El Gobierno firmó la polémica concesión de la Hidrovía y completó la privatización

Finalmente, el gobierno de Javier Milei concretó este martes la privatización de la Vía Navegable Troncal tras firmar el contrato de concesión con la empresa belga Jan De Nul y la firma local Servimagnus. Esta entrega de la principal ruta fluvial argentina ocurre bajo un denso clima de sospechas por el diseño de pliegos a la medida de los ganadores y un evidente entramado de amiguismo empresarial ligado a las terminales de decisión del oficialismo.A través de un comunicado, el Ministerio de Economía calificó la operación como un “hito histórico de transparencia” y celebró una “nueva era de gestión privada” para la ruta por donde sale el 80% de las exportaciones. Sin embargo, los anuncios de eficiencia comercial lucen como una cortina de humo para ocultar las irregularidades del proceso.
Para intentar mitigar las críticas y la controversia, el Palacio de Hacienda aseguró que el Estado mantendrá un rol de autoridad de control sobre las operaciones de la flamante firma Vía Navegable Argentina S.A. Según el texto oficial, el Ejecutivo además “avanzará en la conformación definitiva del Consejo de Control”, con la promesa de sumar a usuarios privados y provincias ribereñas.
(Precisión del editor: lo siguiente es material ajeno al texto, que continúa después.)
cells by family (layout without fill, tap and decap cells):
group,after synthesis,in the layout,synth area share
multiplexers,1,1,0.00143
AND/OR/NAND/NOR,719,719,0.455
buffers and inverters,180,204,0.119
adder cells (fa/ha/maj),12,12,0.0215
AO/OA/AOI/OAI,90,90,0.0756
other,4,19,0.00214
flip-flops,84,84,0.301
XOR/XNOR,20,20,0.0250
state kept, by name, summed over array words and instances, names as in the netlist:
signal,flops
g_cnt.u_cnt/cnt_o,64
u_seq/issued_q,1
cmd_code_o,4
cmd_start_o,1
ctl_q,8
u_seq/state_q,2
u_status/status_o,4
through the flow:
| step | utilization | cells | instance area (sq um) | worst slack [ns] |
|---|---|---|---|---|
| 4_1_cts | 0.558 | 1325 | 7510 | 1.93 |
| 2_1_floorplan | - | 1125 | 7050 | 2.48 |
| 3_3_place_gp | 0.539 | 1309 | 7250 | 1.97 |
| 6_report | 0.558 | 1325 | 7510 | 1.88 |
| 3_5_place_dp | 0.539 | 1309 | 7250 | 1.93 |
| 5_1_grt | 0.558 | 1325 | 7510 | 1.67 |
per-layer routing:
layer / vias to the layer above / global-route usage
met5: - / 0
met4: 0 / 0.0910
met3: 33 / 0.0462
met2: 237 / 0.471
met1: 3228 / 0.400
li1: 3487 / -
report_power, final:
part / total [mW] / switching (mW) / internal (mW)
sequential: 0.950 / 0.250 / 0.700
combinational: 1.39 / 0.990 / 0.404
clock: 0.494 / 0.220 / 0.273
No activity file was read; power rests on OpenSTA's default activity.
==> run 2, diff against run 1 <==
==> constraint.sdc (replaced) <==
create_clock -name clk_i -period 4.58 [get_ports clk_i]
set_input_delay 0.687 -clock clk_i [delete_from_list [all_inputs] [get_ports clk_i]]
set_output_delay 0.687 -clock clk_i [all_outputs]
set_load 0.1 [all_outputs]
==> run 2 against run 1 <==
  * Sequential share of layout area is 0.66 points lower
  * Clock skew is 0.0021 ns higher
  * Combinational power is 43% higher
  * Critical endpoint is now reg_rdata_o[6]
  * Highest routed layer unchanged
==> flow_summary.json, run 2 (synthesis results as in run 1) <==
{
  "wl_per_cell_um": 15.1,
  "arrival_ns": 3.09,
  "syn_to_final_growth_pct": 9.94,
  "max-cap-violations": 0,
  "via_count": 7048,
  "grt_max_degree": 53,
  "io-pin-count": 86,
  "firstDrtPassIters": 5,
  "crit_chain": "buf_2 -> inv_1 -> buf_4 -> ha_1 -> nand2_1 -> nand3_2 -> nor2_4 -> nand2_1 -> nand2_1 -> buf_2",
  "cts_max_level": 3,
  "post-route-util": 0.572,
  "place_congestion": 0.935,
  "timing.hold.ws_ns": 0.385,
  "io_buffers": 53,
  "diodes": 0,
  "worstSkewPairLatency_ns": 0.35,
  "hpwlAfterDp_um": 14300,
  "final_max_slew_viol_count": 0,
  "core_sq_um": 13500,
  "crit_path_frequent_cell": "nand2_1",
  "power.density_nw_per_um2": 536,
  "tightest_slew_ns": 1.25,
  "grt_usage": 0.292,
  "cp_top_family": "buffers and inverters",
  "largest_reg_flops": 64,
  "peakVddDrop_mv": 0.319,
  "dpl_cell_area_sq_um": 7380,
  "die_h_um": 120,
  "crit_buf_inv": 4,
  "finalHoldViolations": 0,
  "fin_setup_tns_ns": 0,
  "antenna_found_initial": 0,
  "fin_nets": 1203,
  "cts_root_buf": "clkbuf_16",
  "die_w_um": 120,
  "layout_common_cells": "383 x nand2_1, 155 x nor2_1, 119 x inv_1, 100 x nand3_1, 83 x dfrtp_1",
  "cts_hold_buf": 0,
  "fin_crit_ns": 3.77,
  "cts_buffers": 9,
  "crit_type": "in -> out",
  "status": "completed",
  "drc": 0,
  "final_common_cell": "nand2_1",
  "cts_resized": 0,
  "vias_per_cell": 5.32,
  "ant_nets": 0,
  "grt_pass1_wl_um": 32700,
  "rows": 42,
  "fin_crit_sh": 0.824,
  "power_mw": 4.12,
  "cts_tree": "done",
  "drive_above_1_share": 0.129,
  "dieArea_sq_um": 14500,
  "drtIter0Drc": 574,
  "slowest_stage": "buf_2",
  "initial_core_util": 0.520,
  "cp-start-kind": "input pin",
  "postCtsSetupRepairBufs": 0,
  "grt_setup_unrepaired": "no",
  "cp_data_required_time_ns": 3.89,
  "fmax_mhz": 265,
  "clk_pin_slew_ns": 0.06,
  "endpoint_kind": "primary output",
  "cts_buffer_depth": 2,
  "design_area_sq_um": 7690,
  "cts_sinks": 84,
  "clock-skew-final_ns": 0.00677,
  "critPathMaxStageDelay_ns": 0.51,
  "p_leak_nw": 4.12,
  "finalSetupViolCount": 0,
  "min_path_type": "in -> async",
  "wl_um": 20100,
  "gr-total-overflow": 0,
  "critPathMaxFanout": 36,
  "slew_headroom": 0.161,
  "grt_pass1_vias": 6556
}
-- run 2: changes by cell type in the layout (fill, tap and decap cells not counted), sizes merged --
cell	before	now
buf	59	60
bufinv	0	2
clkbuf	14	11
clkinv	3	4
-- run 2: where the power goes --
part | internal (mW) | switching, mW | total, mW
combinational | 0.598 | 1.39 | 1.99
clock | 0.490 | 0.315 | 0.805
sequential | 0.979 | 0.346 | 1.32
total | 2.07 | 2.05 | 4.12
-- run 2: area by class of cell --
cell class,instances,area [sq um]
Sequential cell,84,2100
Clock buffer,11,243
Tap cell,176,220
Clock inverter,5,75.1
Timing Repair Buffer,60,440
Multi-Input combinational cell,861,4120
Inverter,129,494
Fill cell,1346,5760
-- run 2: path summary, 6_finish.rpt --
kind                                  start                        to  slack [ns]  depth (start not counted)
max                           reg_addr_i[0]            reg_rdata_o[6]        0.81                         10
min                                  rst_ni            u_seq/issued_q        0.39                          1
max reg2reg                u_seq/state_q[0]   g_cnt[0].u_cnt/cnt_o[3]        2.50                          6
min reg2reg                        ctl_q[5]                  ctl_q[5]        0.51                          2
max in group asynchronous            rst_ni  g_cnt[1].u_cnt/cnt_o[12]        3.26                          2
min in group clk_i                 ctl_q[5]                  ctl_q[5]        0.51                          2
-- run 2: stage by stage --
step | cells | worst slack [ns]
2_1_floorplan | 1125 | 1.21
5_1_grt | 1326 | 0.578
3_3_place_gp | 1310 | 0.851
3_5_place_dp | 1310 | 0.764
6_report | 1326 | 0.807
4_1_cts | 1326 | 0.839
El vínculo de Neuss Capital con Jan de Nul
“El Grupo Neuss figura como muy probable subcontratista del trabajo de dragado que va a hacer Jan De Nul, para lo cual necesita muchas empresas que van a florecer aguas abajo. Ahí están los hermanos Neuss, muy influyentes por su amistad con Santiago Caputo, que vienen ya construyendo un emporio eléctrico como no se forjaba en la Argentina desde los años ’90”, explicó hace unas semanas el periodista Alejandro Bercovich en C5N.